To gather the latest source data and fully rebuild the database, run the default Make task:
make clean
make
Or you can run the steps individually.
Dockerfile | build/Dockerfile-download |
Docker entrypoint | build/scripts/download.sh |
Make task | make download |
Downloads original sources to data/raw/
.
Dockerfile | build/Dockerfile-transform |
Docker entrypoint | build/scripts/transform.sh |
Maven module | langdb-transform |
Source code | transform/ |
Make task | make transform |
Converts all original sources into a consistent intermediate format (JSON) to simplify later processing. Many of the original sources are formatted as CSV or TSV data, but some are missing column headers. Others use less readily consumable formats, such as record-jar.
Each source is converted to JSON and written to a file under data/json/
.
Database aside, having up-to-date standards data in JSON format may be useful
in its own right.
Dockerfile | build/Dockerfile-load |
Docker entrypoint | build/scripts/load.sh |
Maven module | langdb-load |
Source code | load/ |
SQL schema | load/migrations/ |
Make task | make load |
Loads the data from the JSON files in data/json/
and inserts it into the
database.
Once all data has been inserted, the database is dumped to data/sql/
.
Dockerfile | build/Dockerfile |
Make task | make build |
Builds and tags the final Docker image, which is based on postgres:13-alpine.

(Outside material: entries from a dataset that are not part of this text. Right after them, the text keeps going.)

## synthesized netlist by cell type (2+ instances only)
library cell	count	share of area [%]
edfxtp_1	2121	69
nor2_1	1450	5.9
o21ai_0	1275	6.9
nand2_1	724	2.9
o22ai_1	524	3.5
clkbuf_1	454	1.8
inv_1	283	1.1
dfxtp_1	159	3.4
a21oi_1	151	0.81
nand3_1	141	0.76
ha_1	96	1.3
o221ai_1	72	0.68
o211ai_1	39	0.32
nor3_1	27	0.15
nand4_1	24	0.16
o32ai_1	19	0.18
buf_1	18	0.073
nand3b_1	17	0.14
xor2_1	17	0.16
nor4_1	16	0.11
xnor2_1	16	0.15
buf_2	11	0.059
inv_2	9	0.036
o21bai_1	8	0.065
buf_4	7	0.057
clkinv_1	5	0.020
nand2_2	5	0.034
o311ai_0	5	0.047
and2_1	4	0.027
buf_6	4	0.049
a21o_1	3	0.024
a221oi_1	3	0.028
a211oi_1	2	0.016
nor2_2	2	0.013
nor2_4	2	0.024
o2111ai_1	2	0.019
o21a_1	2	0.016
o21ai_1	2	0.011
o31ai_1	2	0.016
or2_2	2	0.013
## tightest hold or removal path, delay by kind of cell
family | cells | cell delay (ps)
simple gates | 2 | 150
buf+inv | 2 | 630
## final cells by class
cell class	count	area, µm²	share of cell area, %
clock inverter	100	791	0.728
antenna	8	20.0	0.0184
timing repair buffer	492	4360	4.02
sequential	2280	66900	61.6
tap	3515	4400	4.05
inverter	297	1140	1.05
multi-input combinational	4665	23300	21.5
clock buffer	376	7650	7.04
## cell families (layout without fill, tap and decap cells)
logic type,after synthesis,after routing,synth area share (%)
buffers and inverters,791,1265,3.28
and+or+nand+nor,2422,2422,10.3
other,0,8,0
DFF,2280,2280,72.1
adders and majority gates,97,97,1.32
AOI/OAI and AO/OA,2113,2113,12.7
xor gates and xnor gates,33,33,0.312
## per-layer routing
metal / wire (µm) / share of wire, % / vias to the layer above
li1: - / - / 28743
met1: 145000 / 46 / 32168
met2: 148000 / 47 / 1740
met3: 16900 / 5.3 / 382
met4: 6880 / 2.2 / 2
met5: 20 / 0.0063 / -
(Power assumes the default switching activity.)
File: src/hdl/substring_replace_first_defines.svh
// assertion macros of the substring rewriter top level
// expects aclk and aresetn in the scope where a macro is used
`ifndef SUBSTRING_REPLACE_FIRST_DEFINES_SVH
`define SUBSTRING_REPLACE_FIRST_DEFINES_SVH

`ifndef SYNTHESIS

// condition holds at every clock edge out of reset
`define SRF_ASSERT_ALWAYS(label, cond, msg) \
    label: assert property (@(posedge aclk) disable iff (!aresetn) (cond)) else $error(msg);

// antecedent at an edge implies consequent at the next edge
`define SRF_ASSERT_NEXT(label, ante, cons, msg) \
    label: assert property (@(posedge aclk) disable iff (!aresetn) (ante) |=> (cons)) \
        else $error(msg);

// antecedent implies consequent at the same edge
`define SRF_ASSERT_SAME(label, ante, cons, msg) \
    label: assert property (@(posedge aclk) disable iff (!aresetn) (ante) |-> (cons)) \
        else $error(msg);

`else

`define SRF_ASSERT_ALWAYS(label, cond, msg)
`define SRF_ASSERT_NEXT(label, ante, cons, msg)
`define SRF_ASSERT_SAME(label, ante, cons, msg)

`endif

`endif

File: src/hdl/srf_pkg.sv
// types and constants of the substring rewriter
// used by the window cells, the emit cells and the top level
`timescale 1ns / 1ps

package srf_pkg;

    localparam int BYTE_W    = 8;
    localparam int LEN_W     = 4;
    localparam int REG_BYTES = 8;
    localparam int CFG_W     = BYTE_W * REG_BYTES;
    localparam int CFG_IDX_W = 2;

    typedef enum logic [CFG_IDX_W-1:0] {
        CFG_PATTERN_BYTES      = 2'd0,
        CFG_PATTERN_LENGTH     = 2'd1,
        CFG_REPLACEMENT_BYTES  = 2'd2,
        CFG_REPLACEMENT_LENGTH = 2'd3
    } cfg_index_t;

    // control broadcast to every window cell
    typedef struct packed {
        logic              adv;
        logic              pop;
        logic [BYTE_W-1:0] text_byte;
    } win_ctrl_t;

    // control broadcast to every emit cell
    typedef struct packed {
        logic load;
        logic shift;
        logic skip;
    } emit_ctrl_t;

endpackage
## config.mk

```make
export PLATFORM = sky130hd
export DESIGN_NAME = dual_motor_drive_with_kickstart_top
export DESIGN_NICKNAME = d
export VERILOG_FILES = /design/src/rtl/dmdk_pkg.sv /design/src/rtl/dmdk_motor.sv /design/src/rtl/dual_motor_drive_with_kickstart_top.sv
export VERILOG_INCLUDE_DIRS = /design/src /design/src/rtl
export SDC_FILE = /design/constraint.sdc
export NUM_CORES = 1
export LEC_CHECK = 0
export ABC_AREA = 0
export BUFFER_PORTS_ARGS = -buffer_cell sky130_fd_sc_hd__buf_4
export CORE_ASPECT_RATIO = 0.7
export CORE_MARGIN = 4
export CORE_UTILIZATION = 42
export DETAILED_ROUTE_END_ITERATION = 16
export HOLD_SLACK_MARGIN = 0.06
export PLACE_DENSITY = 0.75
export RECOVER_POWER = 50
export SETUP_SLACK_MARGIN = 0.05
export SYNTH_ARGS = -nofsm -noshare
export SYNTH_HDL_FRONTEND = slang
export SYNTH_SLANG_ARGS = --single-unit
```

## constraint.sdc

```tcl
create_clock -name clk -period 3.88 [get_ports clk]
set_clock_uncertainty 0.05 [all_clocks]
set_input_delay 0.388 -clock clk [delete_from_list [all_inputs] [get_ports clk]]
set_output_delay 0.388 -clock clk [all_outputs]
set_load 0.005 [all_outputs]
```
--- config.mk ---
export PLATFORM = sky130hd
export DESIGN_NAME = clock_settings_menu_top_flat
export DESIGN_NICKNAME = d
export VERILOG_FILES = /design/src/rtl/core/csm_pkg.sv /design/src/rtl/core/csm_ifs.sv /design/src/rtl/core/csm_step.sv /design/src/rtl/core/clock_settings_menu_top.sv /design/src/flat_wrapper.sv
export SDC_FILE = /design/constraint.sdc
export NUM_CORES = 1
export LEC_CHECK = 0
export ABC_AREA = 1
export BUFFER_PORTS_ARGS = -buffer_cell sky130_fd_sc_hd__clkbuf_2
export CAP_MARGIN = 40
export CORE_ASPECT_RATIO = 1.4
export CORE_MARGIN = 2
export CORE_UTILIZATION = 35
export DETAILED_ROUTE_END_ITERATION = 8
export SLEW_MARGIN = 20
export SYNTH_ARGS = -nofsm -noshare
export SYNTH_HDL_FRONTEND = slang
export SYNTH_SLANG_ARGS = --single-unit
--- constraint.sdc ---
create_clock -name clk -period 8.2 [get_ports clk]
set_input_delay 0.82 -clock clk [delete_from_list [all_inputs] [get_ports clk]]
set_output_delay 0.82 -clock clk [all_outputs]
set_load 0.05 [all_outputs]
--- src/rtl/core/csm_pkg.sv ---
package csm_pkg;

  typedef enum logic [1:0] {
    CMD_MODE  = 2'd0,
    CMD_ENTER = 2'd1,
    CMD_UP    = 2'd2,
    CMD_DOWN  = 2'd3
  } csm_cmd_t;

  typedef enum logic [2:0] {
    PAGE_CLOCK  = 3'd0,
    PAGE_TIME   = 3'd1,
    PAGE_DATE   = 3'd2,
    PAGE_ALARM  = 3'd3,
    PAGE_TUNE   = 3'd4,
    PAGE_BRIGHT = 3'd5,
    PAGE_FORMAT = 3'd6,
    PAGE_TEMP   = 3'd7
  } csm_page_t;

  localparam int unsigned TUNE_COUNT    = 3;
  localparam int unsigned BRIGHT_LEVELS = 8;
  localparam int unsigned TEMP_MODES    = 3;

  localparam logic [7:0] HOUR_MAX   = 8'd23;
  localparam logic [7:0] MINUTE_MAX = 8'd59;
  localparam logic [7:0] YEAR_MIN   = 8'd30;
  localparam logic [7:0] YEAR_MAX   = 8'd129;
  localparam logic [7:0] MONTH_MIN  = 8'd1;
  localparam logic [7:0] MONTH_MAX  = 8'd12;
  localparam logic [7:0] DAY_MIN    = 8'd1;
  localparam logic [7:0] TUNE_MAX   = 8'(TUNE_COUNT - 1);
  localparam logic [7:0] BRIGHT_MAX = 8'(BRIGHT_LEVELS - 1);
  localparam logic [7:0] TEMP_MAX   = 8'(TEMP_MODES - 1);

  localparam logic [1:0] ITEM_LAST  = 2'd2;

  // option word bit positions
  localparam int unsigned OPT_H12       = 0;
  localparam int unsigned OPT_BRIGHT_LO = 1;
  localparam int unsigned OPT_BRIGHT_HI = 3;
  localparam int unsigned OPT_TUNE_LO   = 4;
  localparam int unsigned OPT_TUNE_HI   = 5;
  localparam int unsigned OPT_TEMP_LO   = 6;
  localparam int unsigned OPT_TEMP_HI   = 7;
  localparam int unsigned OPT_DAYFIRST  = 8;
  localparam int unsigned OPT_FONT      = 9;

  localparam logic [7:0]  YEAR_RESET    = 8'd21;
  localparam logic [3:0]  MONTH_RESET   = 4'd1;
  localparam logic [4:0]  DAY_RESET     = 5'd1;
  localparam logic [11:0] ALARM_RESET   = {1'b0, 5'd5, 6'd30};
  localparam logic [9:0]  OPTIONS_RESET = {6'd0, BRIGHT_MAX[2:0], 1'b0};

  typedef struct packed {
    logic [1:0] command;
    logic       alarm_sounding;
    logic [7:0] rtc_year;
    logic [3:0] rtc_month;
    logic [4:0] rtc_day;
    logic [4:0] rtc_hour;
    logic [5:0] rtc_minute;
  } csm_in_t;

  typedef struct packed {
    csm_page_t   page;
    logic        items_open;
    logic [1:0]  time_item;
    logic [1:0]  date_item;
    logic [1:0]  alarm_item;
    logic        format_item;
    logic [4:0]  hour;
    logic [5:0]  minute;
    logic [7:0]  year;
    logic [3:0]  month;
    logic [4:0]  day;
    logic        time_dirty;
    logic        date_dirty;
    logic [11:0] alarm_word;
    logic [9:0]  options;
  } csm_state_t;

  typedef struct packed {
    logic [2:0]  page;
    logic        in_items;
    logic [1:0]  item_index;
    logic [4:0]  edit_hour;
    logic [5:0]  edit_minute;
    logic [7:0]  edit_year;
    logic [3:0]  edit_month;
    logic [4:0]  edit_day;
    logic [1:0]  commit;
    logic        alarm_cancel;
    logic [11:0] alarm_setting;
    logic [9:0]  option_word;
  } csm_out_t;

  // wrap inside lo..hi, anything out of range lands on the bound
  function automatic logic [7:0] wrap_step(input logic [7:0] v, input logic [7:0] lo,
                                           input logic [7:0] hi, input logic up);
    if (up) begin
      return (v < lo || v >= hi) ? lo : v + 8'd1;
    end else begin
      return (v <= lo || v > hi) ? hi : v - 8'd1;
    end
  endfunction

  function automatic logic [7:0] days_of(input logic [7:0] y, input logic [3:0] m);
    logic leap;
    leap = (y[1:0] == 2'b00) && (y != 8'd0) && (y != 8'd100) && (y != 8'd200);
    case (m)
      4'd2:                     return leap ? 8'd29 : 8'd28;
      4'd4, 4'd6, 4'd9, 4'd11:  return 8'd30;
      default:                  return 8'd31;
    endcase
  endfunction

endpackage

--- src/rtl/core/csm_ifs.sv ---
interface csm_in_if;
  logic       valid;
  logic       ready;
  logic [1:0] command;
  logic       alarm_sounding;
  logic [7:0] rtc_year;
  logic [3:0] rtc_month;
  logic [4:0] rtc_day;
  logic [4:0] rtc_hour;
  logic [5:0] rtc_minute;

  modport source (
    output valid, command, alarm_sounding, rtc_year, rtc_month, rtc_day, rtc_hour,
           rtc_minute,
    input  ready
  );
  modport sink (
    input  valid, command, alarm_sounding, rtc_year, rtc_month, rtc_day, rtc_hour,
           rtc_minute,
    output ready
  );
endinterface

interface csm_out_if;
  logic        valid;
  logic        ready;
  logic [2:0]  page;
  logic        in_items;
  logic [1:0]  item_index;
  logic [4:0]  edit_hour;
  logic [5:0]  edit_minute;
  logic [7:0]  edit_year;
  logic [3:0]  edit_month;
  logic [4:0]  edit_day;
  logic [1:0]  commit;
  logic        alarm_cancel;
  logic [11:0] alarm_setting;
  logic [9:0]  option_word;

  modport source (
    output valid, page, in_items, item_index, edit_hour, edit_minute, edit_year,
           edit_month, edit_day, commit, alarm_cancel, alarm_setting, option_word,
    input  ready
  );
  modport sink (
    input  valid, page, in_items, item_index, edit_hour, edit_minute, edit_year,
           edit_month, edit_day, commit, alarm_cancel, alarm_setting, option_word,
    output ready
  );
endinterface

The Docker image contains the dump of the fully-loaded database, which is used
to seed the database when the container starts up. Of course, you can also grab
the dump directly from data/sql/
and do something else with it.
Requires JDK 17. Java source code is formatted with google-java-format and checked with error_prone and Checkstyle.
Common development tasks are handled with Maven.
Install and validate:
mvn install validate
Run tests:
mvn test
Run tests for a specific module (for example, transform/
):
mvn -pl ./transform -am test
Run Checkstyle:
mvn checkstyle:check
This project is free and open source. See LICENSE.
This project makes use of open source, publicly available data provided by iana.org, iso.org, iso639-3.sil.org, loc.gov, and unicode.org. When using data downloaded from one of these sources, please review the terms and conditions to ensure that your use is appropriate.